§ **Exercise requirements**
Copies of all lines that contain "refAddr" are needed; take them from the data below.

§ **Dataset entries**
-- Opening Marker --

===== src/rtl/vga_sprite_compositor.sv =====
// Multi-slot sprite blitter into a framebuffer RAM with colour-key transparency,
// screen-edge clipping and periodic whole-frame refresh to the VGA adapter.
module vga_sprite_compositor #(
    parameter int SCREEN_W    = 160,
    parameter int SCREEN_H    = 120,
    parameter int X_W         = 8,
    parameter int Y_W         = 7,
    parameter int SPRITE_W    = 30,
    parameter int SPRITE_H    = 20,
    parameter int NUM_SLOTS   = 5,
    parameter int SEL_W       = 2,
    parameter int COLOUR_W    = 3,
    parameter int REFRESH_DIV = 1250000,
    parameter int KEY_EN      = 1,
    parameter int KEY_COLOUR  = 0
) (
    input  logic                                  clk,
    input  logic                                  iResetn,
    input  logic [NUM_SLOTS-1:0]                  iSlotReq,
    input  logic [NUM_SLOTS*SEL_W-1:0]            iSlotSel,
    input  logic [NUM_SLOTS*X_W-1:0]              iSlotX,
    input  logic [NUM_SLOTS*Y_W-1:0]              iSlotY,
    output logic [SEL_W-1:0]                      oSprSel,
    output logic [$clog2(SPRITE_W*SPRITE_H)-1:0]  oSprAddr,
    input  logic [COLOUR_W-1:0]                   iSprColour,
    output logic [$clog2(SCREEN_W*SCREEN_H)-1:0]  oFbAddr,
    output logic                                  oFbWren,
    output logic [COLOUR_W-1:0]                   oFbData,
    input  logic [COLOUR_W-1:0]                   iFbQ,
    output logic [X_W-1:0]                        oX,
    output logic [Y_W-1:0]                        oY,
    output logic [COLOUR_W-1:0]                   oColour,
    output logic                                  oPlot,
    output logic                                  oBusy,
    output logic                                  oFrameDone,
    output logic                                  oFrameMiss
);
    localparam int SPR_N  = SPRITE_W * SPRITE_H;
    localparam int FB_N   = SCREEN_W * SCREEN_H;
    localparam int SPR_AW = $clog2(SPR_N);
    localparam int FB_AW  = $clog2(FB_N);
    localparam int TMR_W  = $clog2(REFRESH_DIV);
    localparam int SLOT_W = (NUM_SLOTS > 1) ? $clog2(NUM_SLOTS) : 1;

    localparam logic [X_W-1:0]   SX_LAST = X_W'(SPRITE_W - 1);
    localparam logic [X_W-1:0]   RX_LAST = X_W'(SCREEN_W - 1);
    localparam logic [X_W:0]     SCR_W_C = (X_W+1)'(SCREEN_W);
    localparam logic [Y_W:0]     SCR_H_C = (Y_W+1)'(SCREEN_H);
    localparam logic [COLOUR_W-1:0] KEY_C = COLOUR_W'(KEY_COLOUR);

    typedef enum logic [1:0] {IDLE, BLIT, REFRESH, DRAIN} state_t;
    state_t state, stateNext;

    logic [NUM_SLOTS-1:0] pend;
    logic [SEL_W-1:0]     slotSel [NUM_SLOTS];
    logic [X_W-1:0]       slotX   [NUM_SLOTS];
    logic [Y_W-1:0]       slotY   [NUM_SLOTS];
    logic                 anyPend;
    logic [SLOT_W-1:0]    pickSlot;
    logic                 startBlit, startRef;

    logic [TMR_W-1:0]     tmr;
    logic                 tick, refPend;

    logic [X_W-1:0]       actX, sx, rx, plotX;
    logic [Y_W-1:0]       actY, sy, ry, plotY;
    logic [FB_AW-1:0]     refAddr, blitAddr;
    logic [X_W:0]         px;
    logic [Y_W:0]         py;
    logic                 pipeBlit, pipeRef, sprLast, fbLast, keyed, clipped;

    assign sprLast = (oSprAddr == SPR_AW'(SPR_N - 1));
    assign fbLast  = (refAddr == FB_AW'(FB_N - 1));
    assign tick    = (tmr == TMR_W'(REFRESH_DIV - 1));

    // Descending scan so the lowest pending index is the one left standing
    always_comb begin
        anyPend  = 1'b0;
        pickSlot = '0;
        for (int unsigned i = NUM_SLOTS; i > 0; i--) begin
            if (pend[i-1]) begin
                anyPend  = 1'b1;
                pickSlot = SLOT_W'(i - 1);
            end
        end
    end

    always_ff @(posedge clk) begin
        if (iResetn) state <= IDLE;
        else         state <= stateNext;
    end

    always_comb begin
        stateNext = state;
        startBlit = 1'b0;
        startRef  = 1'b0;
        case (state)
            IDLE: begin
                if (refPend) begin
                    stateNext = REFRESH;
                    startRef  = 1'b1;
                end else if (anyPend) begin
                    stateNext = BLIT;
                    startBlit = 1'b1;
                end
            end
            BLIT:    if (sprLast) stateNext = DRAIN;
            REFRESH: if (fbLast)  stateNext = DRAIN;
            DRAIN:   stateNext = IDLE;
            default: stateNext = IDLE;
        endcase
    end

    // A same-cycle request lands after the clear, so it is never lost
    always_ff @(posedge clk) begin
        if (iResetn) begin
            pend <= '0;
        end else begin
            if (startBlit) pend[pickSlot] <= 1'b0;
            for (int unsigned i = 0; i < NUM_SLOTS; i++)
                if (iSlotReq[i]) pend[i] <= 1'b1;
        end
    end

    always_ff @(posedge clk) begin
        for (int unsigned i = 0; i < NUM_SLOTS; i++) begin
            if (iSlotReq[i]) begin
                slotSel[i] <= iSlotSel[i*SEL_W +: SEL_W];
                slotX[i]   <= iSlotX[i*X_W +: X_W];
                slotY[i]   <= iSlotY[i*Y_W +: Y_W];
            end
        end
    end

    always_ff @(posedge clk) begin
        if (iResetn) begin
            tmr        <= '0;
            refPend    <= 1'b0;
            oFrameMiss <= 1'b0;
        end else begin
            tmr        <= tick ? '0 : tmr + TMR_W'(1);
            oFrameMiss <= tick && refPend && !startRef;
            if (tick)          refPend <= 1'b1;
            else if (startRef) refPend <= 1'b0;
        end
    end

    always_ff @(posedge clk) begin
        if (iResetn) begin
            oSprSel  <= '0;
            oSprAddr <= '0;
            sx       <= '0;
            sy       <= '0;
            actX     <= '0;
            actY     <= '0;
            pipeBlit <= 1'b0;
            px       <= '0;
            py       <= '0;
            refAddr  <= '0;
            rx       <= '0;
            ry       <= '0;
            pipeRef  <= 1'b0;
            plotX    <= '0;
            plotY    <= '0;
        end else begin
            pipeBlit <= (state == BLIT);
            px       <= {1'b0, actX} + {1'b0, sx};
            py       <= {1'b0, actY} + {1'b0, sy};
            pipeRef  <= (state == REFRESH);
            plotX    <= rx;
            plotY    <= ry;
            if (startBlit) begin
                oSprAddr <= '0;
                sx       <= '0;
                sy       <= '0;
                actX     <= slotX[pickSlot];
                actY     <= slotY[pickSlot];
                oSprSel  <= slotSel[pickSlot];
            end else if (state == BLIT && !sprLast) begin
                oSprAddr <= oSprAddr + SPR_AW'(1);
                if (sx == SX_LAST) begin
                    sx <= '0;
                    sy <= sy + Y_W'(1);
                end else begin
                    sx <= sx + X_W'(1);
                end
            end
            if (startRef) begin
                refAddr <= '0;
                rx      <= '0;
                ry      <= '0;
            end else if (state == REFRESH && !fbLast) begin
                refAddr <= refAddr + FB_AW'(1);
                if (rx == RX_LAST) begin
                    rx <= '0;
                    ry <= ry + Y_W'(1);
                end else begin
                    rx <= rx + X_W'(1);
                end
            end
        end
    end

    assign keyed    = (KEY_EN != 0) && (iSprColour == KEY_C);
    assign clipped  = (px >= SCR_W_C) || (py >= SCR_H_C);
    assign blitAddr = FB_AW'(py) * FB_AW'(SCREEN_W) + FB_AW'(px);

    assign oFbWren    = pipeBlit && !keyed && !clipped;
    assign oFbData    = pipeBlit ? iSprColour : '0;
    assign oFbAddr    = (state == REFRESH) ? refAddr : (pipeBlit ? blitAddr : '0);
    assign oPlot      = pipeRef;
    assign oX         = pipeRef ? plotX : '0;
    assign oY         = pipeRef ? plotY : '0;
    assign oColour    = pipeRef ? iFbQ : '0;
    assign oBusy      = (state != IDLE);
    // pipeRef is still high in DRAIN only when the operation just retired was a refresh
    assign oFrameDone = (state == DRAIN) && pipeRef;
endmodule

-- Closing Marker --

§ **Final answer**
    logic [FB_AW-1:0]     refAddr, blitAddr;
    assign fbLast  = (refAddr == FB_AW'(FB_N - 1));
            refAddr  <= '0;
                refAddr <= '0;
                refAddr <= refAddr + FB_AW'(1);
    assign oFbAddr    = (state == REFRESH) ? refAddr : (pipeBlit ? blitAddr : '0);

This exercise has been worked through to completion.